By using DIO to observe the system calls submitted over time by different RocskDB thread groups, one can identify performance contention. Namely, as shown in Figure 2 by the highlighted red boxes, when multiple compaction threads submit I/O requests, the number of system calls of db_bench threads decreases, causing an immediate tail latency spike perceived by clients (1&2). When fewer compaction threads perform I/O (black boxes), the performance of db_bench threads improves, both in terms of tail latency and throughput (3&4).

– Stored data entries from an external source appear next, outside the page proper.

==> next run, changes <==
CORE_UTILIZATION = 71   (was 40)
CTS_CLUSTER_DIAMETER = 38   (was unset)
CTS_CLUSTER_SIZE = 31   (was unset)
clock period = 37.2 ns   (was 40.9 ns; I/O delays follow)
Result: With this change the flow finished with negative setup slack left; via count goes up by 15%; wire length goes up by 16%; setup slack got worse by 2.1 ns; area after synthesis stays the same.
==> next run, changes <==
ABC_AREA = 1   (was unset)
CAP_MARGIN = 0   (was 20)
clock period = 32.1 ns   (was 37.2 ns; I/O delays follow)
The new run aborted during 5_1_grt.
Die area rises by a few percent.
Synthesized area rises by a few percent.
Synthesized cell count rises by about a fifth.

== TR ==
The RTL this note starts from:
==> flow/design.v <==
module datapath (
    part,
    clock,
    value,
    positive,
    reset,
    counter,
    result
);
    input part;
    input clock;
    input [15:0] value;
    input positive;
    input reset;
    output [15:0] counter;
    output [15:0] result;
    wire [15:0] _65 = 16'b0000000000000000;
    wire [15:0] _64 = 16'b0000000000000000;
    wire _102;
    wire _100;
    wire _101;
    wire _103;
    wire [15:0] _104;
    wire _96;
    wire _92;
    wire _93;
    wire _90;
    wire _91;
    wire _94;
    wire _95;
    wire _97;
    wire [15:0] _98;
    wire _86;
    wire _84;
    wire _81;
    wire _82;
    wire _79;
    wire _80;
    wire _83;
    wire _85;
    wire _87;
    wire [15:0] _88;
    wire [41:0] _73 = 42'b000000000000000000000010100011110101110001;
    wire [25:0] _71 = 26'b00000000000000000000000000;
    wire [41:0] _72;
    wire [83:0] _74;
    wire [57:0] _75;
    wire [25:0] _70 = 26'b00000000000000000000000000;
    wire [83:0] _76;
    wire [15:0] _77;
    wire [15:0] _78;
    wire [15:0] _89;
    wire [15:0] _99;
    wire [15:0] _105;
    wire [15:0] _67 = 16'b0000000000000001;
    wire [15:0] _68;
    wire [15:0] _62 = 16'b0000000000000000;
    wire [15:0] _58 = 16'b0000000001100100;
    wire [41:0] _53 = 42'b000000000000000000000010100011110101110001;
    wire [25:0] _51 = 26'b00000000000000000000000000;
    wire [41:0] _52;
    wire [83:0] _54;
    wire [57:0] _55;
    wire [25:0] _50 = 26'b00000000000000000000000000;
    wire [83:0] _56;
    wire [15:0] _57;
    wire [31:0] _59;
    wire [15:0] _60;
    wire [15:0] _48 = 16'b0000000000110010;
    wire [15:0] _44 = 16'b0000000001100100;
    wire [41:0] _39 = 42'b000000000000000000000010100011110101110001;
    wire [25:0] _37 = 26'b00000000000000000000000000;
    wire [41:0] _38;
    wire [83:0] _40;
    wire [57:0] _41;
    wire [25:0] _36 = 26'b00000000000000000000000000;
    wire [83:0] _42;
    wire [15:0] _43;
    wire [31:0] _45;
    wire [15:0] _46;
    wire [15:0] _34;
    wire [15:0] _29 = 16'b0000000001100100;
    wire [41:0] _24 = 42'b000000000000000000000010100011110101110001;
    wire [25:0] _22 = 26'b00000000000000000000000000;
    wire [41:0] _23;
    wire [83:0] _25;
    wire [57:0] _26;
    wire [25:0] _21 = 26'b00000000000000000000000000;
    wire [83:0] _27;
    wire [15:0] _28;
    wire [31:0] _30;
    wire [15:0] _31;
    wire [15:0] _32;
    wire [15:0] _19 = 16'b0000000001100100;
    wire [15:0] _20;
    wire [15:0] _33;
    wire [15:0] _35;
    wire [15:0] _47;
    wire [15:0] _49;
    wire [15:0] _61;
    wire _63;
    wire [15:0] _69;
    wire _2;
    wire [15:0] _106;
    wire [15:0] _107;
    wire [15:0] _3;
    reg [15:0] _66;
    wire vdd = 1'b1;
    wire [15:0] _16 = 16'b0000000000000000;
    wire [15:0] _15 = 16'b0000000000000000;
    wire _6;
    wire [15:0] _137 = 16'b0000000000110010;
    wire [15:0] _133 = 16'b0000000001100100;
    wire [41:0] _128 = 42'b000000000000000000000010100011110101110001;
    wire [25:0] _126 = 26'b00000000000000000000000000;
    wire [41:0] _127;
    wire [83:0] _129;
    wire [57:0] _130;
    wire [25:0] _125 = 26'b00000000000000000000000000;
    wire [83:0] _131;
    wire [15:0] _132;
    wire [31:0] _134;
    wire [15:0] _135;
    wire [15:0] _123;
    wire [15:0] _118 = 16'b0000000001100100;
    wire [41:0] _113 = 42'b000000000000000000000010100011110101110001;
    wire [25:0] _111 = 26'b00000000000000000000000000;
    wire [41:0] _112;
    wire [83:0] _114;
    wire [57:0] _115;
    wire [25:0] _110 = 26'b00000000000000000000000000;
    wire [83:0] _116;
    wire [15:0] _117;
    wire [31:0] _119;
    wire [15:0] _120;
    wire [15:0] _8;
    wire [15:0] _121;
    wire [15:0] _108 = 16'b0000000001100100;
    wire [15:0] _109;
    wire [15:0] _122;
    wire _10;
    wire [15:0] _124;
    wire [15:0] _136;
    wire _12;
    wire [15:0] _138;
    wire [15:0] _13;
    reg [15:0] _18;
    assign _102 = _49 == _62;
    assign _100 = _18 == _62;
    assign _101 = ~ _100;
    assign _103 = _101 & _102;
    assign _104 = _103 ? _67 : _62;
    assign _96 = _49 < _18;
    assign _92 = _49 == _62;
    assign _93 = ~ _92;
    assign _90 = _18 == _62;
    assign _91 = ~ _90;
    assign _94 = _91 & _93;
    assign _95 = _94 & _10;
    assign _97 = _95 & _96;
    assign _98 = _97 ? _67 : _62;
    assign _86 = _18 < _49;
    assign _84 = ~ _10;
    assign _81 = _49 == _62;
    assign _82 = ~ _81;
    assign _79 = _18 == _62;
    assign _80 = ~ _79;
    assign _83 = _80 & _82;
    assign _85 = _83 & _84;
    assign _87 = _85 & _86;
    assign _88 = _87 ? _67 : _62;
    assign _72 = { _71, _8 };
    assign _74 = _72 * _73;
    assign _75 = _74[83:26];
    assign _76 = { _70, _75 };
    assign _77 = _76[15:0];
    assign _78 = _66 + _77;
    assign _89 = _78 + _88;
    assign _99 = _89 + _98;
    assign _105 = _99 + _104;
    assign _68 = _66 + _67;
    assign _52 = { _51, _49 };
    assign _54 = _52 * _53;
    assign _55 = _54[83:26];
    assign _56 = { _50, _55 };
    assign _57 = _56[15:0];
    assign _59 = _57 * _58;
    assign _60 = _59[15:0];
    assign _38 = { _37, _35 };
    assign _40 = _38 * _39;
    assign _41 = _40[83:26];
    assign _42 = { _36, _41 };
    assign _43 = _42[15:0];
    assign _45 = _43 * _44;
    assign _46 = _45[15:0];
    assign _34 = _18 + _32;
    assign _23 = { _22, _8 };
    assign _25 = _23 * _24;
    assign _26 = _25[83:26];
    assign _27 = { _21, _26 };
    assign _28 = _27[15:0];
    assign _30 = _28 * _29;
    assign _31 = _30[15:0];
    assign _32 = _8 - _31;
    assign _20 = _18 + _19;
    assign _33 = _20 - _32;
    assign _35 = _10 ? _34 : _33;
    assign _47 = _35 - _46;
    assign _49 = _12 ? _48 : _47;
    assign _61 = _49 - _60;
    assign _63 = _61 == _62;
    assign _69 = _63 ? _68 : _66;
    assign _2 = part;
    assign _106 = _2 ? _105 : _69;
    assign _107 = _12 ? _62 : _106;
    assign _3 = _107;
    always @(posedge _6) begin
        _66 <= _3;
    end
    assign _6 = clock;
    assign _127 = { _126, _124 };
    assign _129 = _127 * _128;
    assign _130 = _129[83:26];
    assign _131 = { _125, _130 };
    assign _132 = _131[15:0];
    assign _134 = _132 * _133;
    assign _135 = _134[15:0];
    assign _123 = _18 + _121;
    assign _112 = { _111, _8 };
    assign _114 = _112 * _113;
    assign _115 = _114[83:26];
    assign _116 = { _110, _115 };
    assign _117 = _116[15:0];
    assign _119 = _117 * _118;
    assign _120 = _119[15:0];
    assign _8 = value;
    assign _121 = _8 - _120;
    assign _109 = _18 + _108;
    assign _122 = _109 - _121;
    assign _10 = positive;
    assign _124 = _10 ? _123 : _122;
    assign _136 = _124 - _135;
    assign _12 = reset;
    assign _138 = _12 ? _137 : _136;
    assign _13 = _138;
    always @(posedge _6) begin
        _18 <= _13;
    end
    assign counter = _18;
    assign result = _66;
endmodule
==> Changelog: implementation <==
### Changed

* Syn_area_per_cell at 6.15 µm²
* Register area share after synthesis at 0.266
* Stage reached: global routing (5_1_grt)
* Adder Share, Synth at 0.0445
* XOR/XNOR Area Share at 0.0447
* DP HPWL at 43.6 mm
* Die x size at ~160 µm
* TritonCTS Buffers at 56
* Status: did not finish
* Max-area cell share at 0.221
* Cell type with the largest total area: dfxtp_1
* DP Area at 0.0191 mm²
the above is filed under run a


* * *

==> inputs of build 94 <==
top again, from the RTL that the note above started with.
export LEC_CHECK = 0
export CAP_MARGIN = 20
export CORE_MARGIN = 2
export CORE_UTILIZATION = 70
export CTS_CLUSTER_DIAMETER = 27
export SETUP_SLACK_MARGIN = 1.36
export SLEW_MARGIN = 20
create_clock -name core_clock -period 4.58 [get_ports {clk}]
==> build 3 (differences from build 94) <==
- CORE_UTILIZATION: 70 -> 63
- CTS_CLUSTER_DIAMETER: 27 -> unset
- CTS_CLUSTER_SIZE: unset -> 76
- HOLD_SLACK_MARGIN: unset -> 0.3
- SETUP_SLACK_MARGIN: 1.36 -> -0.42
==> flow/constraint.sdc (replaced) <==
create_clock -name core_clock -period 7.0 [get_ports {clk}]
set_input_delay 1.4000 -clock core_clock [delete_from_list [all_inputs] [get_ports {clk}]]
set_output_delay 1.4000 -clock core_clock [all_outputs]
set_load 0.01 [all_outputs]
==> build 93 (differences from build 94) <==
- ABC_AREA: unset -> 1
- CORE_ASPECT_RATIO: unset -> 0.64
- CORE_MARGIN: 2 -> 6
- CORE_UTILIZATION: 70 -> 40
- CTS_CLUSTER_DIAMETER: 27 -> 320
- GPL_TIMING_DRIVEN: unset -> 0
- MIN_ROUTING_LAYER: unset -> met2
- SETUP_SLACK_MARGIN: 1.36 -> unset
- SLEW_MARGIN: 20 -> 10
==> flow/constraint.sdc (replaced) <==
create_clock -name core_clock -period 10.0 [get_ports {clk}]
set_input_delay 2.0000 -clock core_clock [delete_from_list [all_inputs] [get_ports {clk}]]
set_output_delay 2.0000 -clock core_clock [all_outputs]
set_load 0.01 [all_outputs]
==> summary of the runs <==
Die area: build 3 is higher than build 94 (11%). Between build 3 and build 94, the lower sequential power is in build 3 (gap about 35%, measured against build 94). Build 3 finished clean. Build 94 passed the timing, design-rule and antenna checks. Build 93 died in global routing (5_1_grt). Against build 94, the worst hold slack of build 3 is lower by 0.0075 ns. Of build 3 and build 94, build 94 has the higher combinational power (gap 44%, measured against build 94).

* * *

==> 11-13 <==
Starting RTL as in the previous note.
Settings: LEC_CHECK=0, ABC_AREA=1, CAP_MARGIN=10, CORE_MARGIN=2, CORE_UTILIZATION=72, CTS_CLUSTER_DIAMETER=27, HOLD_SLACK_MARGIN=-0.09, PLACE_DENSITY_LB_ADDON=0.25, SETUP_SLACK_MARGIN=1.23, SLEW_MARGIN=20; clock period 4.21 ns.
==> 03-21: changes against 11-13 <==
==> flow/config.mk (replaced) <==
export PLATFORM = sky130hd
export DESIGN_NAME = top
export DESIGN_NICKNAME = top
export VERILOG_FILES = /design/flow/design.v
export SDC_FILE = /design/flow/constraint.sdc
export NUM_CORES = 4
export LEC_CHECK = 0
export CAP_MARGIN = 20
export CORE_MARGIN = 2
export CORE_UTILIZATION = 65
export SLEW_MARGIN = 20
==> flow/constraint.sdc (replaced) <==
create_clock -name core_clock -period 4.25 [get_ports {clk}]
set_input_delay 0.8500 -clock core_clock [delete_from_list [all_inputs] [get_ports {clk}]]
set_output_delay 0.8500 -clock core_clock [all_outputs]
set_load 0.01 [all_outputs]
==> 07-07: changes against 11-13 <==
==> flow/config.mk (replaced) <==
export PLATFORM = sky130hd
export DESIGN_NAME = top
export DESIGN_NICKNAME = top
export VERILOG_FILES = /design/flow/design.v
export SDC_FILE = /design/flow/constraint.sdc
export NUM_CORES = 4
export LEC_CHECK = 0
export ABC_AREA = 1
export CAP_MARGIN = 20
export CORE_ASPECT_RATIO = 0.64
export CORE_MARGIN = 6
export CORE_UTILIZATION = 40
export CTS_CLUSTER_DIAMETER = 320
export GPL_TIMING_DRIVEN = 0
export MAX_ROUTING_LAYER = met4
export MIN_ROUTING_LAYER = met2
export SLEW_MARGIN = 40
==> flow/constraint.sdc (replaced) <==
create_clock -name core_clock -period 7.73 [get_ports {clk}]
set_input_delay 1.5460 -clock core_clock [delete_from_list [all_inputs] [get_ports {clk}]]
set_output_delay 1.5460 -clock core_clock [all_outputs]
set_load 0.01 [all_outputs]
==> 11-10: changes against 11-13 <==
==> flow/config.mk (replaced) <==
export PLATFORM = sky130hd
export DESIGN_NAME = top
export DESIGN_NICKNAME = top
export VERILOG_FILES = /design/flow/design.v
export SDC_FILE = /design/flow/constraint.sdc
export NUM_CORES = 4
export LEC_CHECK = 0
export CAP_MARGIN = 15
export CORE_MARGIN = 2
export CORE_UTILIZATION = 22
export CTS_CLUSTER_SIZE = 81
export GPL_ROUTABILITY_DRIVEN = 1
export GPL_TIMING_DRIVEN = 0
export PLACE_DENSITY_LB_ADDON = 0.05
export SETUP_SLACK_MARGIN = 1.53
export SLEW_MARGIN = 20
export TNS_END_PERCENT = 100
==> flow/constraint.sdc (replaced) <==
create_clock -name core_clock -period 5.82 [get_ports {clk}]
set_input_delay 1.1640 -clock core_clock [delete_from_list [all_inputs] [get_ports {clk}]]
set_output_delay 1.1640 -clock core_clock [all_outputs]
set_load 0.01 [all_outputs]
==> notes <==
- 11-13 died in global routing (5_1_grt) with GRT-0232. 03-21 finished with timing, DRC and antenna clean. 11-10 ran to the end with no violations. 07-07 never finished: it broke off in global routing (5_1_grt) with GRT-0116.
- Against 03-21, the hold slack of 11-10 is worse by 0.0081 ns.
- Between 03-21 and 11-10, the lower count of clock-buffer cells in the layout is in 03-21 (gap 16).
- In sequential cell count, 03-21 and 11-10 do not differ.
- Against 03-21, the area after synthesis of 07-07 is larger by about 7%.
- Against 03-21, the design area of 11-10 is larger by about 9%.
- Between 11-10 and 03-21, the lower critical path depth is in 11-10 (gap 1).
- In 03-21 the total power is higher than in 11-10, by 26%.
Design sort_pipe, start of the top module:
module sort_pipe #(
parameter DATA_WIDTH='d8
)(
input 				          clk,
input 				          rst_n,
input 					      client_val,
input [(8*DATA_WIDTH)-1:0]    client_data,
output reg                    client_rdy,
input 				          sort_rdy,
output reg                    sort_val,
output reg [8*DATA_WIDTH-1:0]   sort_data
);
reg [DATA_WIDTH-1 : 0] D0;
reg [DATA_WIDTH-1 : 0] D1;
reg [DATA_WIDTH-1 : 0] D2;
reg [DATA_WIDTH-1 : 0] D3;
reg [DATA_WIDTH-1 : 0] D4;
reg [DATA_WIDTH-1 : 0] D5;
reg [DATA_WIDTH-1 : 0] D6;
reg [DATA_WIDTH-1 : 0] D7;
reg [DATA_WIDTH-1:0] P0_C0_MAX;
reg [DATA_WIDTH-1:0] P0_C0_MIN;
reg [DATA_WIDTH-1:0] P0_C1_MIN;
reg [DATA_WIDTH-1:0] P0_C1_MAX;
reg [DATA_WIDTH-1:0] P0_C2_MAX;
reg [DATA_WIDTH-1:0] P0_C2_MIN;
reg [DATA_WIDTH-1:0] P0_C3_MIN;
reg [DATA_WIDTH-1:0] P0_C3_MAX;
reg [DATA_WIDTH-1:0] P1_C0_MAX;
reg [DATA_WIDTH-1:0] P1_C0_MIN;
reg [DATA_WIDTH-1:0] P1_C1_MIN;
reg [DATA_WIDTH-1:0] P1_C1_MAX;
reg [DATA_WIDTH-1:0] P1_C2_MAX;
reg [DATA_WIDTH-1:0] P1_C2_MIN;
reg [DATA_WIDTH-1:0] P1_C3_MIN;
reg [DATA_WIDTH-1:0] P1_C3_MAX;
reg [DATA_WIDTH-1:0] P2_C0_MIN;
reg [DATA_WIDTH-1:0] P2_C0_MAX;
reg [DATA_WIDTH-1:0] P2_C1_MIN;
reg [DATA_WIDTH-1:0] P2_C1_MAX;
reg [DATA_WIDTH-1:0] P3_C0_MIN;
reg [DATA_WIDTH-1:0] P3_C0_MAX;
reg [DATA_WIDTH-1:0] P3_C1_MIN;
reg [DATA_WIDTH-1:0] P3_C1_MAX;
reg [DATA_WIDTH-1:0] P3_C2_MIN;
reg [DATA_WIDTH-1:0] P3_C2_MAX;
reg [DATA_WIDTH-1:0] P3_C3_MIN;
reg [DATA_WIDTH-1:0] P3_C3_MAX;
reg [DATA_WIDTH-1:0] P4_C0_MIN;
reg [DATA_WIDTH-1:0] P4_C0_MAX;
reg [DATA_WIDTH-1:0] P4_C1_MAX;
reg [DATA_WIDTH-1:0] P4_C1_MIN;
reg [DATA_WIDTH-1:0] P4_C2_MIN;
reg [DATA_WIDTH-1:0] P4_C2_MAX;
reg [DATA_WIDTH-1:0] P4_C3_MAX;
reg [DATA_WIDTH-1:0] P4_C3_MIN;
reg [DATA_WIDTH-1:0] P5_C0_MIN;
reg [DATA_WIDTH-1:0] P5_C0_MAX;
reg [DATA_WIDTH-1:0] P5_C1_MAX;
reg [DATA_WIDTH-1:0] P5_C1_MIN;
reg [DATA_WIDTH-1:0] P5_C2_MIN;
reg [DATA_WIDTH-1:0] P5_C2_MAX;
reg [DATA_WIDTH-1:0] P5_C3_MAX;
reg [DATA_WIDTH-1:0] P5_C3_MIN;
  ...
For scale: roughly 3,200 cells after synthesis, roughly 520 flip-flops, roughly 130 I/O pins, ~28,000 um2 of cells after synthesis.
clock: 1.97 ns
lec_check: 0
cap_margin: 20
cell_pad_in_sites_detail_placement: 0
cell_pad_in_sites_global_placement: 0
core_aspect_ratio: 1.28
core_margin: 2
core_utilization: 56
gpl_routability_driven: 1
max_routing_layer: met5
min_routing_layer: met1
place_density_lb_addon: 0.14
slew_margin: 20
run.sh (not shown) runs the stock make flow with config.mk's settings and CLKGATE_MAP_FILE=.
The first run reached the layout checks and failed them: setup timing.
== run A ==
==> flow/design.v <==
`timescale 1ns / 1ps
module SimpleCPU(clk, rst, data_fromRAM, wrEn, addr_toRAM, data_toRAM, pCounter);
parameter SIZE = 10;
input clk, rst;
input wire [31:0] data_fromRAM;
output reg wrEn;
output reg [SIZE-1:0] addr_toRAM;
output reg [31:0] data_toRAM;
output reg [SIZE-1:0] pCounter;
reg [ 3:0] opcode, opcodeNext;
reg [13:0] operand1, operand2, operand1Next, operand2Next;
reg [SIZE-1:0]   pCounterNext;
reg [31:0] num1, num2, num1Next, num2Next;
reg [ 3:0] state, stateNext;
always @(posedge clk)begin
	state    <= stateNext;
	pCounter <= pCounterNext;
	opcode   <= opcodeNext;
	operand1 <= operand1Next;
	operand2 <= operand2Next;
	num1     <= num1Next;
	num2     <= num2Next;
end
always @*begin
	stateNext    = state;
	pCounterNext = pCounter;
	opcodeNext   = opcode;
	operand1Next = operand1;
	operand2Next = operand2;
	num1Next     = num1;
	num2Next     = num2;
	addr_toRAM   = 0;
	wrEn         = 0;
	data_toRAM   = 0;
if(rst)
	begin
	stateNext    = 0;
	pCounterNext = 0;
	opcodeNext   = 0;
	operand1Next = 0;
	operand2Next = 0;
	num1Next     = 0;
	num2Next     = 0;
	addr_toRAM   = 0;
	wrEn         = 0;
	data_toRAM   = 0;
	end
else 
	case(state)                       
		0: begin											 
			pCounterNext = pCounter;
			opcodeNext   = opcode;
			operand1Next = 0;
			operand2Next = 0;
			addr_toRAM   = pCounter;
			num2Next     = 0;
			wrEn         = 0;
			data_toRAM   = 0;
			stateNext    = 1;
		end 
		1:begin                    
			pCounterNext = pCounter;
			opcodeNext   = {data_fromRAM[28], data_fromRAM[31:29]};
			operand1Next = data_fromRAM[27:14];
			operand2Next = data_fromRAM[13:0];
			addr_toRAM   = operand1Next;
			num1Next     = data_fromRAM;
			wrEn         = 0;
			data_toRAM   = 0;
			if( {data_fromRAM[28], data_fromRAM[31:29]} == 4'b0101 ) 	begin
				stateNext = 5;
				addr_toRAM = data_fromRAM[13:0];
				num1Next = operand1;
			end
			else if( {data_fromRAM[28], data_fromRAM[31:29]} == 4'b1101 ) 	begin
				stateNext = 6;
				addr_toRAM = data_fromRAM[27:14];
				num1Next = operand1;
			end
			else if(data_fromRAM[28] == 0 )  
				stateNext = 2;  
			else 
				stateNext = 3;
		end
		2: begin          
			pCounterNext = pCounter;
			opcodeNext   = opcode;
			operand1Next = operand1;
			operand2Next = operand2;
			addr_toRAM   = operand2;
			num1Next     = data_fromRAM;
			wrEn         = 0;
			data_toRAM   = operand2;
			stateNext = 3;
		end
		3: begin            
			pCounterNext = pCounter + 1;
			opcodeNext = opcode;
			operand1Next = operand1;
			operand2Next = operand2;
			addr_toRAM = operand1;
			num1Next = num1;
			wrEn = 1;
			stateNext = 0;
			case(opcode)                       
				4'b0000: data_toRAM = num1Next + data_fromRAM;  
				4'b1000: data_toRAM = data_fromRAM + operand2;  
				4'b0001: data_toRAM = ~(num1Next & data_fromRAM);  
				4'b1001: data_toRAM = ~(data_fromRAM & operand2);  
				4'b0010: begin 
					if(data_fromRAM < 32)
						data_toRAM = num1 >> data_fromRAM; 
					else
						data_toRAM = num1 << (data_fromRAM - 32); 
				end
				4'b1010: begin 
					if(operand2 < 32)
						data_toRAM = data_fromRAM >> operand2; 
					else
						data_toRAM = data_fromRAM << (operand2 - 32); 
				end
				4'b0011: data_toRAM = num1Next < data_fromRAM;  
				4'b1011: data_toRAM = data_fromRAM < operand2;  
				4'b0100: data_toRAM = data_fromRAM;  
				4'b1100: data_toRAM = operand2;  
				4'b0101: begin 
					data_toRAM = data_fromRAM;
					addr_toRAM = operand1;
					wrEn = 1;
				end
				4'b1101: begin  
					num2Next = data_fromRAM;
					addr_toRAM = num2;
					data_toRAM = data_fromRAM;
					wrEn = 1;
				end
				4'b0110: begin  
					if(data_fromRAM == 0)
						pCounterNext = num1;
					else
						pCounterNext = pCounter + 1;
					wrEn = 0;
				end
				4'b1110: begin
					pCounterNext = data_fromRAM + operand2;  
					wrEn = 0;
				end
				4'b0111: data_toRAM = num1Next * data_fromRAM;  
				4'b1111: data_toRAM = data_fromRAM * operand2;  
			endcase 
		end
		4:begin                    
			pCounterNext = pCounter + 1;
			opcodeNext   = 4'b0100;
			operand1Next = operand1;
			operand2Next = operand2;
			data_toRAM	 = num2;
			wrEn         = 1; 
			stateNext 	 = 0; 
			if(opcode == 4'b0101)
				addr_toRAM   = operand1;
			else if (opcode == 4'b1101)
				addr_toRAM   = num1 ;
		end
		5: begin      
			pCounterNext = pCounter;
			opcodeNext   = opcode;
			operand1Next = operand1;
			operand2Next = operand2;
			addr_toRAM   = data_fromRAM;
			num1Next     = data_fromRAM;
			wrEn         = 0;
			data_toRAM   = operand2;
			stateNext = 3;
		end
		6: begin      
			pCounterNext = pCounter;
			opcodeNext   = opcode;
			operand1Next = operand1;
			operand2Next = operand2;
			addr_toRAM   = data_fromRAM;
			num1Next     = data_fromRAM;
			num2Next     = data_fromRAM;
			wrEn         = 0;
			data_toRAM   = operand2;
			stateNext = 2;
		end
		default: begin
			stateNext    = 0;
			pCounterNext = 0;
			opcodeNext   = 0;
			operand1Next = 0;
			operand2Next = 0;
			num1Next     = 0;
			num2Next     = 0;
			addr_toRAM   = 0;
			wrEn         = 0;
			data_toRAM   = 0;
		end
	endcase
end
endmodule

Figure 2. System calls issued by RocksDB over time, aggregated by thread name.
db_bench includes the 8 client threads, rocksdb:low[0-6] refers to each compaction thread, and rocksdb:high0 refers to the flush thread

Explanation

RocksDB uses foreground threads to process client requests (db_bench threads), which are enqueued and served in FIFO order. In parallel, background threads serve internal operations, namely flushes (rocksdb:high0) and compactions (rocksdb:lowX). Flushes ensure that in-memory key-value pairs are sequentially written to the first level of the persistent LSM tree (L₀), and these can only proceed when there is enough space at L₀. Compactions are held in a FIFO queue, waiting to be executed by a dedicated threadpool. Except for low level compactions (L₀ →L₁ ), these can be made in parallel.
A common problem of compactions however, is the interference between I/O workflows, generating latency spikes for client requests. Specifically, latency spikes occur when client threads cannot proceed because L₀→L₁ compactions and flushes are slow or on hold, which happens, for instance, when several threads compete for shared disk bandwidth (creating contention).